Segment Start: Listed entries

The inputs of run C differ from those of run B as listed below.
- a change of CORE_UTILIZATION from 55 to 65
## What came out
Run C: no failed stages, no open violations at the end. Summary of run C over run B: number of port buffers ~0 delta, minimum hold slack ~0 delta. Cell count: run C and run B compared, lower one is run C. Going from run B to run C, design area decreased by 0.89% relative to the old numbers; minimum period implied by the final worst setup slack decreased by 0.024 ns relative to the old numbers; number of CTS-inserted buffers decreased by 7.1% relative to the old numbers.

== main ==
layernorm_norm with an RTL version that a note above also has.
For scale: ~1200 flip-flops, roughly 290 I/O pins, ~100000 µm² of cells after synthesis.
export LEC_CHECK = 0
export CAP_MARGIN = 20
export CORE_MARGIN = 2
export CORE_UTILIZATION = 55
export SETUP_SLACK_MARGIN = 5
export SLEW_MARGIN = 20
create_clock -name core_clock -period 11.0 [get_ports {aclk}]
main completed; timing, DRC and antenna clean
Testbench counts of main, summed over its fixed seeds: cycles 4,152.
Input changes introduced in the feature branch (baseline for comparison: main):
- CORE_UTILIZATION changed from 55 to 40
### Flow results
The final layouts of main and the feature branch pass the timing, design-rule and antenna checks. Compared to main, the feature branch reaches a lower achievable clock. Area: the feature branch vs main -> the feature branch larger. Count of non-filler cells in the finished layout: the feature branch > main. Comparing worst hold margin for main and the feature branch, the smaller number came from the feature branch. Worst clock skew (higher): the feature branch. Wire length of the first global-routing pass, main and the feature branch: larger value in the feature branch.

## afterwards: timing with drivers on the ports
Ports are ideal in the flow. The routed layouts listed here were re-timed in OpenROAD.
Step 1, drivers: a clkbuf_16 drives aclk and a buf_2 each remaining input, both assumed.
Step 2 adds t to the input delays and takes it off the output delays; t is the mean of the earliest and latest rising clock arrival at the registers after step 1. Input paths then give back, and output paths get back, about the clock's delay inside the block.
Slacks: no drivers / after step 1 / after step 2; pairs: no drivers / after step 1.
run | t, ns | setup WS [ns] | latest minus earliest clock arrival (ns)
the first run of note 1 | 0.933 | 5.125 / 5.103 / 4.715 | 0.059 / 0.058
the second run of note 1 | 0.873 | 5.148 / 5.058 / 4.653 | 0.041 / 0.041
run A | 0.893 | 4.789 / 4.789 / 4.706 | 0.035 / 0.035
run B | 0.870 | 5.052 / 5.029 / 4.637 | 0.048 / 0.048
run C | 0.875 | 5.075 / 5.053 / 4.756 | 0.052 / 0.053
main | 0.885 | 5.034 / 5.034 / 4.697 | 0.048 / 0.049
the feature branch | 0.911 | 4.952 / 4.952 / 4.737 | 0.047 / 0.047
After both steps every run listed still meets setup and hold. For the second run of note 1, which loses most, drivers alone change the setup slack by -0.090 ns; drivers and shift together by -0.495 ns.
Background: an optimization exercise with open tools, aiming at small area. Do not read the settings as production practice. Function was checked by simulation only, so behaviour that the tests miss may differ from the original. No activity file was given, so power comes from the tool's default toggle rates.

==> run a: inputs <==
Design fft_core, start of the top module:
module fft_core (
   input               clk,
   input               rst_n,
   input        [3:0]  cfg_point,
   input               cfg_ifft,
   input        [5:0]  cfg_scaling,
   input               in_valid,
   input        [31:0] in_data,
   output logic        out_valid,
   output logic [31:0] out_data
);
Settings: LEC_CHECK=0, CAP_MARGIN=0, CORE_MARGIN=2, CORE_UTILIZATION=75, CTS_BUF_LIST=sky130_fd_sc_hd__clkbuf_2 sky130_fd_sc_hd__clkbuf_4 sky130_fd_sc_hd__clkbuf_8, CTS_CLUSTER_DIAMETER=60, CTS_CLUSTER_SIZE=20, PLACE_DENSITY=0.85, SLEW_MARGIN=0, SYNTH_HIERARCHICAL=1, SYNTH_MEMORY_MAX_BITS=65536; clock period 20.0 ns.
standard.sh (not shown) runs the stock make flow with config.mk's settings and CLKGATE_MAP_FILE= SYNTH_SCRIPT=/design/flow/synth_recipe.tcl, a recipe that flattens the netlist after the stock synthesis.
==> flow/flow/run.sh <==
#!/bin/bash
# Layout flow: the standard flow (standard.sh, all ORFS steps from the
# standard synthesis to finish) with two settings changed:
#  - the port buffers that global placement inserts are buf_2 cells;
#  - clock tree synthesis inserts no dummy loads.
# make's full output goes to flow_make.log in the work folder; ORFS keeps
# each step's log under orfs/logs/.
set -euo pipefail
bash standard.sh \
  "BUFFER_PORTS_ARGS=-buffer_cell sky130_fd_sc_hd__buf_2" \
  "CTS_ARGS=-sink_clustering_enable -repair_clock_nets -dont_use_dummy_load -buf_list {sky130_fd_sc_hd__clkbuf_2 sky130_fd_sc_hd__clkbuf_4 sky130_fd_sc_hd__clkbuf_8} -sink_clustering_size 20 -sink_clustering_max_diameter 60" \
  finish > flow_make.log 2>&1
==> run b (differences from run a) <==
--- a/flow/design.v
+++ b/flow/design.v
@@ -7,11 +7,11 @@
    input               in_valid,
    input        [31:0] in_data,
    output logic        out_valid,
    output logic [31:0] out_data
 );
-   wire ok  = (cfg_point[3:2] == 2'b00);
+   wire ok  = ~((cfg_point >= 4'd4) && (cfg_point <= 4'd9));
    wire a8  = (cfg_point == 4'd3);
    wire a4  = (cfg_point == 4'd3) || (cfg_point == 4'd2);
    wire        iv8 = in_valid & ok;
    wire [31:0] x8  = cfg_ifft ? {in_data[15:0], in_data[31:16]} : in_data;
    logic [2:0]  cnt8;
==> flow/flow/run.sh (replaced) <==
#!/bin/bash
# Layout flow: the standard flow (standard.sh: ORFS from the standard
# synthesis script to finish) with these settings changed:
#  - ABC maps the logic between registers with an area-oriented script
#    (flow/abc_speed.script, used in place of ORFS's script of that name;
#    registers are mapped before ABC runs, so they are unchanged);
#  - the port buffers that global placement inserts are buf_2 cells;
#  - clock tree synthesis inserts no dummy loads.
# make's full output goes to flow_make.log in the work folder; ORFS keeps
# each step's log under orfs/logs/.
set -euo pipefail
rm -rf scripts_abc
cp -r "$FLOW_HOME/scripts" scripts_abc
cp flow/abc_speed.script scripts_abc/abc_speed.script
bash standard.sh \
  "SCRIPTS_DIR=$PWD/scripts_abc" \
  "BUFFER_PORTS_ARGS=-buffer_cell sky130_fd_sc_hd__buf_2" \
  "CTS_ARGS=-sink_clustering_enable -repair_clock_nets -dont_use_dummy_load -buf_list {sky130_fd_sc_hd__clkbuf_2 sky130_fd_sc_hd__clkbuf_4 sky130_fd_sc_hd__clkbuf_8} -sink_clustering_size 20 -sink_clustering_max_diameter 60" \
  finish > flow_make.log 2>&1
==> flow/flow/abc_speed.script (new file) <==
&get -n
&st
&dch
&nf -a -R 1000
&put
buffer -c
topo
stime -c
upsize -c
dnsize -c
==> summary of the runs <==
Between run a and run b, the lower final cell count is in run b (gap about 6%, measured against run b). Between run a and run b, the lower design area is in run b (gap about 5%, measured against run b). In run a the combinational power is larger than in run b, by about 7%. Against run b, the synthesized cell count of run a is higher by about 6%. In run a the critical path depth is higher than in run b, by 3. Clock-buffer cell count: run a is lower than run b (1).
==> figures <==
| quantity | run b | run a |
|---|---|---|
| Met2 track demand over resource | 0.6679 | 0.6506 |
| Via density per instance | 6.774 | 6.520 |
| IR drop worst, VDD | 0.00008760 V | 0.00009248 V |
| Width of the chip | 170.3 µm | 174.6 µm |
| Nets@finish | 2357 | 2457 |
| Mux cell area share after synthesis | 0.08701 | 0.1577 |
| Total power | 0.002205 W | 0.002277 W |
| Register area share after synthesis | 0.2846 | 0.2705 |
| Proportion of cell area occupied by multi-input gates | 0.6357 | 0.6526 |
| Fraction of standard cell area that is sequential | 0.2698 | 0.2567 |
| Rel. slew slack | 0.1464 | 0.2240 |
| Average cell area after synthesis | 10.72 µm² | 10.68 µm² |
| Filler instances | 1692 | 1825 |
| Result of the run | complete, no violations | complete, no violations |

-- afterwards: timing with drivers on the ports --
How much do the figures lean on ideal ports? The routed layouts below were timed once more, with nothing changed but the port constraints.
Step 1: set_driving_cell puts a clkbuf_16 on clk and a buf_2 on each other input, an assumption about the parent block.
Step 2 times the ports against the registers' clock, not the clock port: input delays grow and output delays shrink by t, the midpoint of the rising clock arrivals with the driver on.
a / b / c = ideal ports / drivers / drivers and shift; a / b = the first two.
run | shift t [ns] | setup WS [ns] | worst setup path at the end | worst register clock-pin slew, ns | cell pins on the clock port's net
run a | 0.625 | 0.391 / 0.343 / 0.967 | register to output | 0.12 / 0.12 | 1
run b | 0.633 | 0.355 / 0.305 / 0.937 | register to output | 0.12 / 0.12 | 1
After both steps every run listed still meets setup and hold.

Segment End: Listed entries

▶ Problem details:
For every line above that includes the string "export", copy the line.

▶ Answer to the exercise:
export LEC_CHECK = 0
export CAP_MARGIN = 20
export CORE_MARGIN = 2
export CORE_UTILIZATION = 55
export SETUP_SLACK_MARGIN = 5
export SLEW_MARGIN = 20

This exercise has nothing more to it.